Report all lines in the records that hold the string "LATENCY".

===============

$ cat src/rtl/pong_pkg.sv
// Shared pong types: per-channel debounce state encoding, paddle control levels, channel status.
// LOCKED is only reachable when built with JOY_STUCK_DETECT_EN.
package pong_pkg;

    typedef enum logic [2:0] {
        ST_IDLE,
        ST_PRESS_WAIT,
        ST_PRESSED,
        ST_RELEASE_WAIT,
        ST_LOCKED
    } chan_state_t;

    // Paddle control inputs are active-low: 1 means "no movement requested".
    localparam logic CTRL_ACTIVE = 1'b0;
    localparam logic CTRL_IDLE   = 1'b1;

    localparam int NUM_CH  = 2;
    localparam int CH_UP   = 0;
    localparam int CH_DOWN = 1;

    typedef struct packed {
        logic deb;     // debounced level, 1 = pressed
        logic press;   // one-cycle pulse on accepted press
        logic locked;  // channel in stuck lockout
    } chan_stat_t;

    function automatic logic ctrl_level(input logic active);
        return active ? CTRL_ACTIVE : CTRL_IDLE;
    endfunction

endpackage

===============

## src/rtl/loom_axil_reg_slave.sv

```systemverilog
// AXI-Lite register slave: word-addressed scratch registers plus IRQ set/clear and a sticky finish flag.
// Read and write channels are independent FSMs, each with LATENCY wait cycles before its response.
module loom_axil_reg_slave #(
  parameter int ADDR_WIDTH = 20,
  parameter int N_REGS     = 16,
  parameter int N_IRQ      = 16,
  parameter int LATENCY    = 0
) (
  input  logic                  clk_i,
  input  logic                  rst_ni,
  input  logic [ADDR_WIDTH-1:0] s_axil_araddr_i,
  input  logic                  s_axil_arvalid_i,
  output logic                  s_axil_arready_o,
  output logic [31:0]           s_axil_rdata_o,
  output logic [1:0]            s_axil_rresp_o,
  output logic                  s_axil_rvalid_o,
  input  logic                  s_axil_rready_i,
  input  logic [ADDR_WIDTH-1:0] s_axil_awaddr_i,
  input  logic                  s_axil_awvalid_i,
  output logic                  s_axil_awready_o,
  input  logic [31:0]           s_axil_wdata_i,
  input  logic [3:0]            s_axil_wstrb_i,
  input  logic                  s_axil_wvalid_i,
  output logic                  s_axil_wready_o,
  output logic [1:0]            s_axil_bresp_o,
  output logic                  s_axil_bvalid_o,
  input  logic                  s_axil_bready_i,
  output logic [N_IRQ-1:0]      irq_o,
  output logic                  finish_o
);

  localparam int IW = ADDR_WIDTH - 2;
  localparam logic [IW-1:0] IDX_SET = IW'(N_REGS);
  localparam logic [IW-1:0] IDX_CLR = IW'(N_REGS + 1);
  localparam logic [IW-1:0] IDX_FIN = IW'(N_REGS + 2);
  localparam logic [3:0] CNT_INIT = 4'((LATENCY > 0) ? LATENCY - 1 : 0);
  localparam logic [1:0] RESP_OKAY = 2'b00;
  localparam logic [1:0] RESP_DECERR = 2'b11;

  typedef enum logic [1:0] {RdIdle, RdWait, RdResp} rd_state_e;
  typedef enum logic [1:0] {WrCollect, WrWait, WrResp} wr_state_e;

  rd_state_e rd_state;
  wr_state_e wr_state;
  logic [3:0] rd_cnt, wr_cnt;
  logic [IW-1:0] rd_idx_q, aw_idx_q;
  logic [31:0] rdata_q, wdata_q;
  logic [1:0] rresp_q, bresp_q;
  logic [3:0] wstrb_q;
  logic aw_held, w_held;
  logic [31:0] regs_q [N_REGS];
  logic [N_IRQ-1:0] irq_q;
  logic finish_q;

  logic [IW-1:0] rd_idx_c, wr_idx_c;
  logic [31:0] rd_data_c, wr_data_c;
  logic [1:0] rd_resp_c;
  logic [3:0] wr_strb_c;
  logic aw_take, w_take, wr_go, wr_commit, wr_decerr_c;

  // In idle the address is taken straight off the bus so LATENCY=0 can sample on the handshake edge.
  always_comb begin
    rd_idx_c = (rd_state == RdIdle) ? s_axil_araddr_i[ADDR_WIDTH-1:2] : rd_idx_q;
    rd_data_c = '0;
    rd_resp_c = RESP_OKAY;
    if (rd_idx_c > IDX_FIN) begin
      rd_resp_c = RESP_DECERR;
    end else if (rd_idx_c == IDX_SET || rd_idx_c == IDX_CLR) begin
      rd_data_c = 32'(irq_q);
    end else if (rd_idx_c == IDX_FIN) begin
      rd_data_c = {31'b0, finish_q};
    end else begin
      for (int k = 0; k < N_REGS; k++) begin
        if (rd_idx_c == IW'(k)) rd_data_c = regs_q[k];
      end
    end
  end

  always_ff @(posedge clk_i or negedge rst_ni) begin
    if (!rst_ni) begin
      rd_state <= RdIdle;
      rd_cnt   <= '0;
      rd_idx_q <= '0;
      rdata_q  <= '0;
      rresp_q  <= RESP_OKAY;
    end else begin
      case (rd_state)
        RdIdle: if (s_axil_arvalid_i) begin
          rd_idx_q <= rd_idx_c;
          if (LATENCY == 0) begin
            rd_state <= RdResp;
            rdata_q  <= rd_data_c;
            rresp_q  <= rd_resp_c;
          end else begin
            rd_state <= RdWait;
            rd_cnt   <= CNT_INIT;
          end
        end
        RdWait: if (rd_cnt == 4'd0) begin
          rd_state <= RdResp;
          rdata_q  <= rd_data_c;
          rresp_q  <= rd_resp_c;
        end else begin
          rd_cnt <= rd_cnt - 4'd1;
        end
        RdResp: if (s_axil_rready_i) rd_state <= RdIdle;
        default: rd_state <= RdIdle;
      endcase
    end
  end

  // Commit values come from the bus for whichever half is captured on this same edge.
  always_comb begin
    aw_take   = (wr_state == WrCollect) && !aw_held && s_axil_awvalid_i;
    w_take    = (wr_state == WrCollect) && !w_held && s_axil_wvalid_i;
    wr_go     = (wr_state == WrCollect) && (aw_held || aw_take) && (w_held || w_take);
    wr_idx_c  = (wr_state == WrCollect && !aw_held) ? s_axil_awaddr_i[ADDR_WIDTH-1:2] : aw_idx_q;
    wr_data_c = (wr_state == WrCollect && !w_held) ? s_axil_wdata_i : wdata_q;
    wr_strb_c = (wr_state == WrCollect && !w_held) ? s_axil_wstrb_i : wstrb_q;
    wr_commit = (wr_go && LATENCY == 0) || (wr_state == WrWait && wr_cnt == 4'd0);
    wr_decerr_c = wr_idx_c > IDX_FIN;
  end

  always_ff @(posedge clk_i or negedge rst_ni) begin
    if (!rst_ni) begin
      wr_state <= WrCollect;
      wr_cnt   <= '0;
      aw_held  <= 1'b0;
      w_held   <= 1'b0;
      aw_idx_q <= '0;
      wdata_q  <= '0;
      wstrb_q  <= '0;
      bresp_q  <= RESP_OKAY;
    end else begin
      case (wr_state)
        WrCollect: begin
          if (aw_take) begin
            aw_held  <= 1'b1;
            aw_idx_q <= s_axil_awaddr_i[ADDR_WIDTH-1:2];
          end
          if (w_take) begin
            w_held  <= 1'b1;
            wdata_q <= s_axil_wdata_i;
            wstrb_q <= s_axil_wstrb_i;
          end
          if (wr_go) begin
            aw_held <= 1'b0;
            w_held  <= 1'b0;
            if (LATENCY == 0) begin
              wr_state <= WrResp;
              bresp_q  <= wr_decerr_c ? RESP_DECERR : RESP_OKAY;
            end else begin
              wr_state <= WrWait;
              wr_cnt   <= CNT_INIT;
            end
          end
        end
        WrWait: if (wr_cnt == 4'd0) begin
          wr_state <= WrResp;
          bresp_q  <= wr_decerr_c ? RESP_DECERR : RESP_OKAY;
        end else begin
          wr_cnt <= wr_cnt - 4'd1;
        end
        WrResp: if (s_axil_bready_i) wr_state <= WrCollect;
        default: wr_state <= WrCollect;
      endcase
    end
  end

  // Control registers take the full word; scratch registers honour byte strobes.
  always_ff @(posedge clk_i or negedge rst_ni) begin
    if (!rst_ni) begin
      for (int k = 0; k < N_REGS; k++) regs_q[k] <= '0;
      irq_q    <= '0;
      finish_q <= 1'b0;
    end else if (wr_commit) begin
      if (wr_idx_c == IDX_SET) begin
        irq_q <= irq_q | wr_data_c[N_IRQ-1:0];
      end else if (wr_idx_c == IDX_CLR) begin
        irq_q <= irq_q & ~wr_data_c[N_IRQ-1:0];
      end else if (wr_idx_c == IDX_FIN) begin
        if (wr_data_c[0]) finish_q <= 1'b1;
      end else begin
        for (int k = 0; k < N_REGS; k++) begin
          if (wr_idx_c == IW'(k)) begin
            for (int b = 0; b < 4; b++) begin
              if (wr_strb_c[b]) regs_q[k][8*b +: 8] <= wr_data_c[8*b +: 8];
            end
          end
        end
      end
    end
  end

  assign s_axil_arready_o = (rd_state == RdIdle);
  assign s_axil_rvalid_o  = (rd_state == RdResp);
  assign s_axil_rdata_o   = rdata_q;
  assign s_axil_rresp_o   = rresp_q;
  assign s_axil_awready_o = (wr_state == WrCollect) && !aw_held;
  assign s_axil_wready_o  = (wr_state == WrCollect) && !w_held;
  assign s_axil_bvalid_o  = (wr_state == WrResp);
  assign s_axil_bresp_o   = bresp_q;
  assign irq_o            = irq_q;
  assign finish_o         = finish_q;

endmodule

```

===============

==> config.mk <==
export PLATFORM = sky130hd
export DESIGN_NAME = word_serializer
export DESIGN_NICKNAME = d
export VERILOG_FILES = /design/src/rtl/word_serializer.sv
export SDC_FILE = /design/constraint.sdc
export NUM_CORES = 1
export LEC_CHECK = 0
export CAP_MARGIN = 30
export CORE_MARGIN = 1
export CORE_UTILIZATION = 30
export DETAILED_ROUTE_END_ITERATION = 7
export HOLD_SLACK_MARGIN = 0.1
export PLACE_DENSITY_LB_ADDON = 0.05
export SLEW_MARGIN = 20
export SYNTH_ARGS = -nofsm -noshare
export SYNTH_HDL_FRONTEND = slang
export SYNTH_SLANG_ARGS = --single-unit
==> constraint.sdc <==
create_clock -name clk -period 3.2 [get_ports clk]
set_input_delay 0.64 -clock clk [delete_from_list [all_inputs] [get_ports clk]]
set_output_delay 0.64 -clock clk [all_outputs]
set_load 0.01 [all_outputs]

===============

**Written response:**
// Read and write channels are independent FSMs, each with LATENCY wait cycles before its response.
  parameter int LATENCY    = 0
  localparam logic [3:0] CNT_INIT = 4'((LATENCY > 0) ? LATENCY - 1 : 0);
  // In idle the address is taken straight off the bus so LATENCY=0 can sample on the handshake edge.
          if (LATENCY == 0) begin
    wr_commit = (wr_go && LATENCY == 0) || (wr_state == WrWait && wr_cnt == 4'd0);
            if (LATENCY == 0) begin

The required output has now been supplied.